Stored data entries
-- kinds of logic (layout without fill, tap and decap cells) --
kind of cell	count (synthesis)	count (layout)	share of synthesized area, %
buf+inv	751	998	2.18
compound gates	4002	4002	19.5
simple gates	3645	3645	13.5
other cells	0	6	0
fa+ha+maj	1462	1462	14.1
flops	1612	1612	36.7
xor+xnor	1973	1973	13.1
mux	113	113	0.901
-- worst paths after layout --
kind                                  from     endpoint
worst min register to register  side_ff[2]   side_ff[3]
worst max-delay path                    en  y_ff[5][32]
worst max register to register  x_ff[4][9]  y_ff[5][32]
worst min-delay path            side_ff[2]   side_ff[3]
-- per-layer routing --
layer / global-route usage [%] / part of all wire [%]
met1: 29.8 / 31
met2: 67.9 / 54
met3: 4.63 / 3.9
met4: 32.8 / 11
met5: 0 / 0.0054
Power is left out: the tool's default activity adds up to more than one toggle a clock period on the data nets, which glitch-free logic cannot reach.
$ cat src/sv/ctfv_mod2pi.sv
// ctfv_mod2pi: pipelined reduction of a signed q.30 angle into [0, 2pi)
// two restoring compare and subtract steps per stage; depends on ctfv_pkg
`timescale 1ns / 1ps
module ctfv_mod2pi #(
   parameter int STEPS = 4,
   parameter int W = 35,
   parameter int SW = 1
) (
   input  logic                           clock,
   input  logic                           reset,
   input  logic                           en,
   input  logic                           in_valid,
   input  logic signed [W-1:0]            in_value,
   input  logic [SW-1:0]                  in_side,
   output logic                           out_valid,
   output logic [ctfv_pkg::RemWidth-1:0]  out_rem,
   output logic [SW-1:0]                  out_side
);
   import ctfv_pkg::*;

   localparam int RW = RemWidth + STEPS;
   localparam int NS = (STEPS + 1) / 2;
   localparam logic [RW-1:0] TwoPiW = RW'(TwoPiQ30);
   localparam logic [RW-1:0] Offset = TwoPiW << (STEPS - 1);

   logic          vld_ff  [NS+1];
   logic [RW-1:0] rem_ff  [NS+1];
   logic [SW-1:0] side_ff [NS+1];
   logic [RW-1:0] rem_in;

   // offset by a multiple of 2pi so the value is never negative
   assign rem_in = {{(RW-W){in_value[W-1]}}, in_value} + Offset;

   always_ff @(posedge clock) begin
      if (reset) begin
         vld_ff[0] <= 1'b0;
      end else if (en) begin
         vld_ff[0] <= in_valid;
      end
   end

   always_ff @(posedge clock) begin
      if (en) begin
         rem_ff[0] <= rem_in;
         side_ff[0] <= in_side;
      end
   end

   for (genvar s = 0; s < NS; s++) begin : g_stage
      logic [RW-1:0] step_in;

      always_comb begin
         step_in = rem_ff[s];
         for (int k = 0; k < 2; k++) begin
            if (STEPS - 1 - 2*s - k >= 0) begin
               if (step_in >= (TwoPiW << (STEPS - 1 - 2*s - k))) begin
                  step_in = step_in - (TwoPiW << (STEPS - 1 - 2*s - k));
               end
            end
         end
      end

      always_ff @(posedge clock) begin
         if (reset) begin
            vld_ff[s+1] <= 1'b0;
         end else if (en) begin
            vld_ff[s+1] <= vld_ff[s];
         end
      end

      always_ff @(posedge clock) begin
         if (en) begin
            rem_ff[s+1] <= step_in;
            side_ff[s+1] <= side_ff[s];
         end
      end
   end

   assign out_valid = vld_ff[NS];
   assign out_rem = rem_ff[NS][RemWidth-1:0];
   assign out_side = side_ff[NS];
endmodule
--- src/rtl/qdvk_out_if.sv ---
// output channel: one knob result word
interface qdvk_out_if;
    logic                             valid;
    logic                             ready;
    logic signed [qdvk_pkg::ValW-1:0] knob_value;
    logic [1:0]                       detent_event;
    logic                             invalid_step;

    modport source (output valid, output knob_value, output detent_event,
                    output invalid_step, input ready);
    modport sink   (input valid, input knob_value, input detent_event,
                    input invalid_step, output ready);
endinterface
[config.mk]
export PLATFORM = sky130hd
export DESIGN_NAME = wcr_out_stage
export DESIGN_NICKNAME = d
export VERILOG_FILES = /design/src/rtl/core/wcr_pkg.sv /design/src/rtl/core/wcr_out_stage.sv
export SDC_FILE = /design/constraint.sdc
export NUM_CORES = 1
export LEC_CHECK = 0
export ABC_CLOCK_PERIOD_IN_PS = 2500
export BUFFER_PORTS_ARGS = -buffer_cell sky130_fd_sc_hd__buf_2
export CORE_UTILIZATION = 35
export DETAILED_ROUTE_END_ITERATION = 10
export PLACE_DENSITY = 0.78
export SLEW_MARGIN = 20
export SYNTH_ARGS = -nofsm -noshare
export SYNTH_HDL_FRONTEND = slang
export SYNTH_SLANG_ARGS = --single-unit
[constraint.sdc]
create_clock -name i_clk -period 2.5 [get_ports i_clk]
set_input_delay 0.125 -clock i_clk [delete_from_list [all_inputs] [get_ports i_clk]]
set_output_delay 0.125 -clock i_clk [all_outputs]
set_load 0.03 [all_outputs]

**Assigned task:** Identify the lines of the entries containing the string "layout". Copy each such line.

**Result of the exercise:**
-- kinds of logic (layout without fill, tap and decap cells) --
kind of cell	count (synthesis)	count (layout)	share of synthesized area, %
-- worst paths after layout --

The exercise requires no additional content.